What needs to be done: The job is to find each line in the entries holding the string "toml" and copy that line.

[Stored records]
**********
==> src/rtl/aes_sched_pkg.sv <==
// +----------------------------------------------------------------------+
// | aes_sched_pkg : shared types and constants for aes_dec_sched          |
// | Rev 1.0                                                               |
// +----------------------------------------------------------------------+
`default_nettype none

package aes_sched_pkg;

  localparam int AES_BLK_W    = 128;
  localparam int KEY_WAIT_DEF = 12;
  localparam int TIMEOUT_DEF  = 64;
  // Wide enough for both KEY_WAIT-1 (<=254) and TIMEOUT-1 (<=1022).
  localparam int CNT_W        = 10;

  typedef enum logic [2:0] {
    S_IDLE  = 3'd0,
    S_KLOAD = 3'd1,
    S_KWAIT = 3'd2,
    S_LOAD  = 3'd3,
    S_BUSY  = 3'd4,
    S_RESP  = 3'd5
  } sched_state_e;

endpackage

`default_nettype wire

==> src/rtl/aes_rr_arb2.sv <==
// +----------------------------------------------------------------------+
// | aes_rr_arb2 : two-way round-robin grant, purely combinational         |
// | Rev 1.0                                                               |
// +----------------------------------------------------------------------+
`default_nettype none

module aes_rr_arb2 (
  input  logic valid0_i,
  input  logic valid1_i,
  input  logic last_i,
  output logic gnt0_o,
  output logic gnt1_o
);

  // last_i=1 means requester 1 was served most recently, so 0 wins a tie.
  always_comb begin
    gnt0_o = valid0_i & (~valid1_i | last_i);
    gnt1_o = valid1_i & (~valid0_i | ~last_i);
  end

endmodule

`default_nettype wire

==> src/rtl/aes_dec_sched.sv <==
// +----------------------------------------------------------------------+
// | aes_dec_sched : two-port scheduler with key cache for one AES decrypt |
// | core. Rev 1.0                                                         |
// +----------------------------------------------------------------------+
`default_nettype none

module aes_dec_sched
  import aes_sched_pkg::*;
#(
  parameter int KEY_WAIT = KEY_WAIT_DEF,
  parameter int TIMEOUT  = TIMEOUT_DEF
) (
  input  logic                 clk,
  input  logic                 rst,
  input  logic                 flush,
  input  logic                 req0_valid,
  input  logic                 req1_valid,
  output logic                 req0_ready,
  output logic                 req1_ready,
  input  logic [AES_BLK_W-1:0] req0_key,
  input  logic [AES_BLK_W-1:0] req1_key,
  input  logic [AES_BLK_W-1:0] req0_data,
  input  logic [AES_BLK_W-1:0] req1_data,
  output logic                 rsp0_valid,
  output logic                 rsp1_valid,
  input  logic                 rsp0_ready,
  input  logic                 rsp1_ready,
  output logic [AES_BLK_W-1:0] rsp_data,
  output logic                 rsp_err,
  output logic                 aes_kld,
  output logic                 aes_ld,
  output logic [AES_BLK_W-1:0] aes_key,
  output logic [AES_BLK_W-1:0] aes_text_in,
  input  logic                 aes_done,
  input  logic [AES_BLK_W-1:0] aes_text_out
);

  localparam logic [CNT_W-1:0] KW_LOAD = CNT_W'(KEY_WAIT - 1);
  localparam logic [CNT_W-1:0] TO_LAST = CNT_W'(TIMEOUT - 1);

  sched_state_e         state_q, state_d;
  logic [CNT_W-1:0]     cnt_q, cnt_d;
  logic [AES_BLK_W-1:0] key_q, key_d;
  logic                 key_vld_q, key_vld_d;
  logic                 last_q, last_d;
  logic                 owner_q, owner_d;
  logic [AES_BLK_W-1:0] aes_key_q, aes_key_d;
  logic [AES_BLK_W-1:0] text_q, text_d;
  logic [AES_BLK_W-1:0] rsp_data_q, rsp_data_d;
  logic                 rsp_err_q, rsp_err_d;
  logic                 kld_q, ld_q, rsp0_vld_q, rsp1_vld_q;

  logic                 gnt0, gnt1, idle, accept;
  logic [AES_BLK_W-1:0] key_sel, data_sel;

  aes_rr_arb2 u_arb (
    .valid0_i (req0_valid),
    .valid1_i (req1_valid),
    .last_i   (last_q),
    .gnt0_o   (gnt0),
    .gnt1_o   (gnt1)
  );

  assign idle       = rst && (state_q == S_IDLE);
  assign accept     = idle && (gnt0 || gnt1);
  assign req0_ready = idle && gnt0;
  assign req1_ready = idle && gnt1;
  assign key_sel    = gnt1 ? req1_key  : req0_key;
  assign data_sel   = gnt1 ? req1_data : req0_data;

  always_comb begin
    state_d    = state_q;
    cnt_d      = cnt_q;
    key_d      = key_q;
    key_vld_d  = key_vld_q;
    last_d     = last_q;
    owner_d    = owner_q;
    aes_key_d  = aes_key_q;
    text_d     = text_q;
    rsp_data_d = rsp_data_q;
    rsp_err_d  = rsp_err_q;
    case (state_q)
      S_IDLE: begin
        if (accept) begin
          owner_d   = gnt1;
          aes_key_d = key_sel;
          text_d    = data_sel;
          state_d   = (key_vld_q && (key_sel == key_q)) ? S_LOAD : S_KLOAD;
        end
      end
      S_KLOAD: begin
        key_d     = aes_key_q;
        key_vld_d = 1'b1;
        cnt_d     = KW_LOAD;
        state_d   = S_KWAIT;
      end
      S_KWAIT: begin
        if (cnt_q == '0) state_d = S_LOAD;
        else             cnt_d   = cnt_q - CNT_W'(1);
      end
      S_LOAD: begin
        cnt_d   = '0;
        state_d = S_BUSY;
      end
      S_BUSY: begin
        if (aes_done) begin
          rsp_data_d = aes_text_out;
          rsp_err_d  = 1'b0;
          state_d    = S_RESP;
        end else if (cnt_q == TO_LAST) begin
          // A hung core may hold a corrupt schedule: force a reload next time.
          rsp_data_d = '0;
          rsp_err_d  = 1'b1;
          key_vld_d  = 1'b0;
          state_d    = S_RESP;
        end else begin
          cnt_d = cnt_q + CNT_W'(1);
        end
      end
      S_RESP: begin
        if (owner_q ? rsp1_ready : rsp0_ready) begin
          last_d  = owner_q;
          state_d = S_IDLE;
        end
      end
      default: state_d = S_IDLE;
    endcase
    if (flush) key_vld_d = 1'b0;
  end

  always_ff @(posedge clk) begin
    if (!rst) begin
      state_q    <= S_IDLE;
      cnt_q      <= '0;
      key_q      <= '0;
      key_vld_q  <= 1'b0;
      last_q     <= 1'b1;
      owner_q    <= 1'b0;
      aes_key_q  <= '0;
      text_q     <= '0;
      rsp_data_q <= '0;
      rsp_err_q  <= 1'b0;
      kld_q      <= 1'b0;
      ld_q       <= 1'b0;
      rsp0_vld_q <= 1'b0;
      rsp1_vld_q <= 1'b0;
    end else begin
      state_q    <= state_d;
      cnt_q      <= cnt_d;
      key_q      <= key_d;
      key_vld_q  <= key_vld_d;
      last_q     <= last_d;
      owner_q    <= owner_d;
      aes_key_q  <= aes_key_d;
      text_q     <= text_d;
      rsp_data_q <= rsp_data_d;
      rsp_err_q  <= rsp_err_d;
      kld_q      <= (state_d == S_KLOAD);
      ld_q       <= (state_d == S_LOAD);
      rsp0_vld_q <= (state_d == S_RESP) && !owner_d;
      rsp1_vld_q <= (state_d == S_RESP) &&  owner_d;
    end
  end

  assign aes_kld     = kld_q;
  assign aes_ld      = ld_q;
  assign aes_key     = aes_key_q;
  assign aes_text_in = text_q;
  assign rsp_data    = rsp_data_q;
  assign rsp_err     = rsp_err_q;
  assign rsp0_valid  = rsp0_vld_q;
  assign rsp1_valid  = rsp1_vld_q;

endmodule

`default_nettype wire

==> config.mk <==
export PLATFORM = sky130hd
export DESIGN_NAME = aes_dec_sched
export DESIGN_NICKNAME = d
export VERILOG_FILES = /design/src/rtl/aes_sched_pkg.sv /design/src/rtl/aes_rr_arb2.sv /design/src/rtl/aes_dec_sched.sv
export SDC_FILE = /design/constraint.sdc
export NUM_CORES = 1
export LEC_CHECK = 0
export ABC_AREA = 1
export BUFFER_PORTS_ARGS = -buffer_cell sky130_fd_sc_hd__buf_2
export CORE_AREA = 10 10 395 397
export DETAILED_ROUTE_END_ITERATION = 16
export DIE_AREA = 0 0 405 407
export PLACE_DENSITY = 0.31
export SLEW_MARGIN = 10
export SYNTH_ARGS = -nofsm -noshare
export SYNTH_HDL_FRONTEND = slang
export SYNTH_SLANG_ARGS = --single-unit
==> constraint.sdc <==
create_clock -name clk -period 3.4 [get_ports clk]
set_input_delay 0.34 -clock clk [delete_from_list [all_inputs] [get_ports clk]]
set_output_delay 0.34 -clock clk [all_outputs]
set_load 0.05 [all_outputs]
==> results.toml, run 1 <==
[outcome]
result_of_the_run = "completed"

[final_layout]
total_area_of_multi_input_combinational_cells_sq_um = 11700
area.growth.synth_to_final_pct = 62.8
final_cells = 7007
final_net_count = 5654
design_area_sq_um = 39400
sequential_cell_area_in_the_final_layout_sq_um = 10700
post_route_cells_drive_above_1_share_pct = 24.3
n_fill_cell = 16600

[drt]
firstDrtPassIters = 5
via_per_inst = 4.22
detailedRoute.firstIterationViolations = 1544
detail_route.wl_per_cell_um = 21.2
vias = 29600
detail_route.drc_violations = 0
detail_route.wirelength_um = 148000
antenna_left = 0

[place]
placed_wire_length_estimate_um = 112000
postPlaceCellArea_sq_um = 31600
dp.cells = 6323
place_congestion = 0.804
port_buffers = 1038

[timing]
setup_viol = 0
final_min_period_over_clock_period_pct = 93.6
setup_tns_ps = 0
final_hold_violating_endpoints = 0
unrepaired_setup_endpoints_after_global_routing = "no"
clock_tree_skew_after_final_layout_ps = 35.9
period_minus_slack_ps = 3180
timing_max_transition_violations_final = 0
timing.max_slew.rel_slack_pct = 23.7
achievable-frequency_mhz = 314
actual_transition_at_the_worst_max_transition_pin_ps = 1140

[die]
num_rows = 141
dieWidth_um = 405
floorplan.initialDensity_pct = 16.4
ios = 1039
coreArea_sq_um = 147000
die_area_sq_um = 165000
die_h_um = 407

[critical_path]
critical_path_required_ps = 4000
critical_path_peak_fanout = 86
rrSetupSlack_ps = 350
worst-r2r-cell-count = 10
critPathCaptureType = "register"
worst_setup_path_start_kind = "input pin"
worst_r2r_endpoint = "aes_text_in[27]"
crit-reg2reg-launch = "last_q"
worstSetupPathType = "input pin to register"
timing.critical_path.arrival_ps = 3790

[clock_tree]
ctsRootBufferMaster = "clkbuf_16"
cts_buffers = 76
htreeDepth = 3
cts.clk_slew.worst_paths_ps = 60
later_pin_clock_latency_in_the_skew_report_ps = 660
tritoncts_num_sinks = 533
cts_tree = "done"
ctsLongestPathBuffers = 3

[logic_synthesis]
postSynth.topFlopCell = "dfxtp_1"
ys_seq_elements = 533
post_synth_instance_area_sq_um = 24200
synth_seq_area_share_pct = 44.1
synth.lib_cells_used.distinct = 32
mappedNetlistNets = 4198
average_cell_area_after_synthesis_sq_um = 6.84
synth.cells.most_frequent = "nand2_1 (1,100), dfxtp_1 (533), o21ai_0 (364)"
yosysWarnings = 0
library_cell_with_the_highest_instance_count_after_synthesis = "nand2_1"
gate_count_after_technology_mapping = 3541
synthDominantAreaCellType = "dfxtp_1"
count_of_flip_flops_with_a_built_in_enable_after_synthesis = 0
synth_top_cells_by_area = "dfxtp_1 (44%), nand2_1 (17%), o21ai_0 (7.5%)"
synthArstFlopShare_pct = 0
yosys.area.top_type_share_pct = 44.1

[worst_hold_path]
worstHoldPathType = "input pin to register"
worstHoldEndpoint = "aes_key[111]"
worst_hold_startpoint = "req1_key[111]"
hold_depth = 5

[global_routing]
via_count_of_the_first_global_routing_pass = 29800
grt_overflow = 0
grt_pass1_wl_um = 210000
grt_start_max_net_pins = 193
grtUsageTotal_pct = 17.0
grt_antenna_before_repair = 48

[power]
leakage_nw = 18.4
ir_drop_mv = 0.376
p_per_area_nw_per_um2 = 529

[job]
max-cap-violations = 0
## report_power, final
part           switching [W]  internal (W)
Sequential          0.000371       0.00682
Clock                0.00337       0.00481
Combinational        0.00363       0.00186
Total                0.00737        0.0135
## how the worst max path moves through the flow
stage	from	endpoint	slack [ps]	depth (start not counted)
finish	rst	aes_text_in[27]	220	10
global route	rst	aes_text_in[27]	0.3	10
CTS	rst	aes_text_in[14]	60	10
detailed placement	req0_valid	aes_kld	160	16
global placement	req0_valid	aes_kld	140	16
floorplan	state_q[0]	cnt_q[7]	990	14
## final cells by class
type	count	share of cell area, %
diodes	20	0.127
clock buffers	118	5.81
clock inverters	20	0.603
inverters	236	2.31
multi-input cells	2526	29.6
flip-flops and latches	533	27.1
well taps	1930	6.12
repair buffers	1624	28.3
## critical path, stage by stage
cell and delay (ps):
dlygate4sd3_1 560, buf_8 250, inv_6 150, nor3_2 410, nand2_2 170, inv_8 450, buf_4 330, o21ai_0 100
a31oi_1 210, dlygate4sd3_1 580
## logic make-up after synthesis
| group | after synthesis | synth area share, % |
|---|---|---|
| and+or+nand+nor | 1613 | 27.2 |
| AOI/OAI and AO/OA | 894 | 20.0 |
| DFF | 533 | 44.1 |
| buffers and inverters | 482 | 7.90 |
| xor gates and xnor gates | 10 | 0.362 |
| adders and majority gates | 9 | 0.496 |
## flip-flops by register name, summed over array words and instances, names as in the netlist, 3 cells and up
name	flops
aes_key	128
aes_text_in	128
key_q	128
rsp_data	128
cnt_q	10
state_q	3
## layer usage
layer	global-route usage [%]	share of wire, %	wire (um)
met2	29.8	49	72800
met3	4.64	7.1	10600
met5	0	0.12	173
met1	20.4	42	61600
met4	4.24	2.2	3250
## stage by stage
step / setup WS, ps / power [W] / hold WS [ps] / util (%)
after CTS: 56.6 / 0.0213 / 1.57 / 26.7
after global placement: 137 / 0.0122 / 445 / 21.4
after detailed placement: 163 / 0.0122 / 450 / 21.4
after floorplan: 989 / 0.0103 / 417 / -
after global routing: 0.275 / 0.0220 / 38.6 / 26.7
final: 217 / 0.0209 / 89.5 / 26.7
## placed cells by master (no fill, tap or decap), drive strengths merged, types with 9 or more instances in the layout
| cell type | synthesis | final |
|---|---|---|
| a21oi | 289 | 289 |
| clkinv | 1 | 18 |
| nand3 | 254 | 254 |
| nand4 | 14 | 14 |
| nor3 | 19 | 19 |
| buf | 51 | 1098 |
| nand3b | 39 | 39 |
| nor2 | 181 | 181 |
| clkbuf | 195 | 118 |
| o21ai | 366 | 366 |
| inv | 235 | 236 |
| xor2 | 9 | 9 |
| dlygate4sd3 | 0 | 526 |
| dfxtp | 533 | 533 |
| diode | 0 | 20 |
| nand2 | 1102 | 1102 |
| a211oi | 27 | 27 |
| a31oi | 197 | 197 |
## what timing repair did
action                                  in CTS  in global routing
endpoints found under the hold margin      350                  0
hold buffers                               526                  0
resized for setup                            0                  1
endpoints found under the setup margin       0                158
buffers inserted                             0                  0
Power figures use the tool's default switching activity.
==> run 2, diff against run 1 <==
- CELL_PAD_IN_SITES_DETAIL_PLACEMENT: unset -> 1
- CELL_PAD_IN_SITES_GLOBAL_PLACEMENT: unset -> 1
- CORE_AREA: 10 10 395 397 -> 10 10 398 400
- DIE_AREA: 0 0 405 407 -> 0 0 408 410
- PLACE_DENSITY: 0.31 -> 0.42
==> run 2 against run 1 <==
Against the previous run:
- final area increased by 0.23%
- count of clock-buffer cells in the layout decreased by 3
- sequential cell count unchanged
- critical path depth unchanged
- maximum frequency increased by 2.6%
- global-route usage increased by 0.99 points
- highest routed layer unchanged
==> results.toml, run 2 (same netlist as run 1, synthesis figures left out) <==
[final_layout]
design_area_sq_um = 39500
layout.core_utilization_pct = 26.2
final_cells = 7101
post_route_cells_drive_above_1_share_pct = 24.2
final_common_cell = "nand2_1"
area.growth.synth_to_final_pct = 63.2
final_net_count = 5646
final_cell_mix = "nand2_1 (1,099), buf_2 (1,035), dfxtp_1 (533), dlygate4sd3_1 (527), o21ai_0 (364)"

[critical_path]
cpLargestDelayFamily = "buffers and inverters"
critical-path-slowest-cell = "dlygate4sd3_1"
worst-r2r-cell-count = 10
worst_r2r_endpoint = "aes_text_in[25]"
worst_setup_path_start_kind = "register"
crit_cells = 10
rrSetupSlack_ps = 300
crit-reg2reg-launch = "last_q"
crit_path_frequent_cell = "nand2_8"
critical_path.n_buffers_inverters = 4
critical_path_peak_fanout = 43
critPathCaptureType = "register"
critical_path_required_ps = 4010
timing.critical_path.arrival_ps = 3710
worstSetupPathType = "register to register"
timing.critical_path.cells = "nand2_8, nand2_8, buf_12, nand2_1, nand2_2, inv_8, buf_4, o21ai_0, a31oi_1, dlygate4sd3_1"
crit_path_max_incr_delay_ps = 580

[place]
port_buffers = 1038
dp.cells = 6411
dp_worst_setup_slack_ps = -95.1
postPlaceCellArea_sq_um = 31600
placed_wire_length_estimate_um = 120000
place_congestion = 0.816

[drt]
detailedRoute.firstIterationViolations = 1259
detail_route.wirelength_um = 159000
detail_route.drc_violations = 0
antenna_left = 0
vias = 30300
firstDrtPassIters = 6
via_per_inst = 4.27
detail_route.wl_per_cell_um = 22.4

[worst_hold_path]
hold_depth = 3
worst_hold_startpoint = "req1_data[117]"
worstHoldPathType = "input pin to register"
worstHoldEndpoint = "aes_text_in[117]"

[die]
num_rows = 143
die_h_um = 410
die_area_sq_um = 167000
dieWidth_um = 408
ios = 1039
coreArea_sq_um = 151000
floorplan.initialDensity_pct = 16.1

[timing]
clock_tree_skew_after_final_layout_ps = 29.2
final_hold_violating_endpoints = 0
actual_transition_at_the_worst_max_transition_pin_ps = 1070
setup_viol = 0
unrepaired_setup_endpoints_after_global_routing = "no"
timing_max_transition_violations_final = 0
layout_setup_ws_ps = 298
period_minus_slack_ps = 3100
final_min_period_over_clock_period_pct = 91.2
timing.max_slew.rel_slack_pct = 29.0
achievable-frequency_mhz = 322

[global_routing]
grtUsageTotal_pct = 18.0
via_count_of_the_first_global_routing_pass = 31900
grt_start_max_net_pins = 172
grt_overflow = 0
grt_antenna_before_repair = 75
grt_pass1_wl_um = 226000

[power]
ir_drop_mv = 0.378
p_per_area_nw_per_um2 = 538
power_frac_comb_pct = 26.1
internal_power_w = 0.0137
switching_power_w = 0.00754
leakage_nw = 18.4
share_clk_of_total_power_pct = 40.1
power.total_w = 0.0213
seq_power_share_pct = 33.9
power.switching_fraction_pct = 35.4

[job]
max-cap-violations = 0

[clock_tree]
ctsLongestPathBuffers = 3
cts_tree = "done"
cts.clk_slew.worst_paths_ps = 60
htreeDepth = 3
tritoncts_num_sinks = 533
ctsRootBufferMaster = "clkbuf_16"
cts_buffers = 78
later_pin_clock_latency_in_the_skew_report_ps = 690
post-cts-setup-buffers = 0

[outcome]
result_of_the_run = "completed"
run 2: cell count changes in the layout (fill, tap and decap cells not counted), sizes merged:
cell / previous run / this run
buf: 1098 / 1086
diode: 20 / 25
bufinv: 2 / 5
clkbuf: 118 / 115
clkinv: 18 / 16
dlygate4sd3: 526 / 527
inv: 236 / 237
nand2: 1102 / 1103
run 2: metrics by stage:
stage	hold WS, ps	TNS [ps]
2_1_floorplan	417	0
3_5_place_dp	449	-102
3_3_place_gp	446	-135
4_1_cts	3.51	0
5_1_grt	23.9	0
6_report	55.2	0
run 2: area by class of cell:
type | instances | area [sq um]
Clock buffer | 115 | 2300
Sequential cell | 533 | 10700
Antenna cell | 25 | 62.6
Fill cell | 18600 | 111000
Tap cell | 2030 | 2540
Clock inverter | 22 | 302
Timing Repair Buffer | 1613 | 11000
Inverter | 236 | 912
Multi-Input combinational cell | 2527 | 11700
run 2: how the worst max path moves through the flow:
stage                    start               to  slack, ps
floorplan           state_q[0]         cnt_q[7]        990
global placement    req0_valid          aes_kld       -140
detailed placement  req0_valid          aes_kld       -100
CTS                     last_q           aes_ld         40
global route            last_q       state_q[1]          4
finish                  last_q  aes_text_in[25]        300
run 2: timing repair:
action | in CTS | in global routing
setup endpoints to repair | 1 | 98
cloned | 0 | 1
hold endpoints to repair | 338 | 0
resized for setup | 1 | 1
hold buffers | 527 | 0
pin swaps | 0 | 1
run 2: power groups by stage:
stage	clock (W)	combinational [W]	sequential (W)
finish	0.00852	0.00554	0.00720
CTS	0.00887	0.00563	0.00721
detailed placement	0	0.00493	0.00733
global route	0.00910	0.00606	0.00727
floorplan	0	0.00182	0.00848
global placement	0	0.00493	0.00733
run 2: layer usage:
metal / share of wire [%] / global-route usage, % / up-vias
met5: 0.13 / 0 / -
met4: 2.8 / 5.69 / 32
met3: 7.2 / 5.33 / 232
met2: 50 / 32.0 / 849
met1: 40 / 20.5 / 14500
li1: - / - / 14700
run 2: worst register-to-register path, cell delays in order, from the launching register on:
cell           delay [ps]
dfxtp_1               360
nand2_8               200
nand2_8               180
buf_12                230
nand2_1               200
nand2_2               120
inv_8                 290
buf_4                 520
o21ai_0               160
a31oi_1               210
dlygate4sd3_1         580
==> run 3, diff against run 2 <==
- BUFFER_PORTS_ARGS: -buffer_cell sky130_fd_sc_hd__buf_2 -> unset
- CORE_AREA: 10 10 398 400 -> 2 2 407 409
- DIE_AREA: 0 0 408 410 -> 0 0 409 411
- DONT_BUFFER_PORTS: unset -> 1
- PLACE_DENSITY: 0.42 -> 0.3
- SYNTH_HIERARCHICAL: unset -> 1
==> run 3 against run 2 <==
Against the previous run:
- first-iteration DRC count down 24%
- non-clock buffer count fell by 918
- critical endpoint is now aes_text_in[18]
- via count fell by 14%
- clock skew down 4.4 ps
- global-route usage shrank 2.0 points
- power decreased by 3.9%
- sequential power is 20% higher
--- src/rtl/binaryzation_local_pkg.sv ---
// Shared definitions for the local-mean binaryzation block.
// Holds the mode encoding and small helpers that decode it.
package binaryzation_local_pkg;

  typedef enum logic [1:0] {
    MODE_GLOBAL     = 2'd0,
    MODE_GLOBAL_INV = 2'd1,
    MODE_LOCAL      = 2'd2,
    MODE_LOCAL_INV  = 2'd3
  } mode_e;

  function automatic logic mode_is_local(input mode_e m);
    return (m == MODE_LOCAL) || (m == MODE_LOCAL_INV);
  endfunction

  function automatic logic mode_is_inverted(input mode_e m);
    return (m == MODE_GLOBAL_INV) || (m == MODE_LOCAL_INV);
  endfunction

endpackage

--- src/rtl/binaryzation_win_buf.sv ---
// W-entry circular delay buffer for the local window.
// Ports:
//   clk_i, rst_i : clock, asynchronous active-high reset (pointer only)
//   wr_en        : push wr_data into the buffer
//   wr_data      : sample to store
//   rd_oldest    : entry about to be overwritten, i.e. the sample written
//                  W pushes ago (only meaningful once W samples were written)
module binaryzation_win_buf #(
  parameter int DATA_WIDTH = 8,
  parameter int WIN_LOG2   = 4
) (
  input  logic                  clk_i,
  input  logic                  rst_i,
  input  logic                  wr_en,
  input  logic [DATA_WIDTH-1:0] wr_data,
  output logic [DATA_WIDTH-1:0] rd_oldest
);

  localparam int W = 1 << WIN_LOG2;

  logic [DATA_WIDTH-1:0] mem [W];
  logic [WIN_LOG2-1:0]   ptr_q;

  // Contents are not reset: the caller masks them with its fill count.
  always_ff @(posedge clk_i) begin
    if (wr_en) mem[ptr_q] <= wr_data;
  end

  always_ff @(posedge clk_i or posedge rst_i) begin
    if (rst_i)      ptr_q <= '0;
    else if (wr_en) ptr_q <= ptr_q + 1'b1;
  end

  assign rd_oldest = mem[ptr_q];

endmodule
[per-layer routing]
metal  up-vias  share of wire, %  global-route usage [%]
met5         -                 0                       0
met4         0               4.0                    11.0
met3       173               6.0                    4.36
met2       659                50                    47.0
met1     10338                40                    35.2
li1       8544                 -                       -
**********
Answer to the problem:
==> results.toml, run 1 <==
==> results.toml, run 2 (same netlist as run 1, synthesis figures left out) <==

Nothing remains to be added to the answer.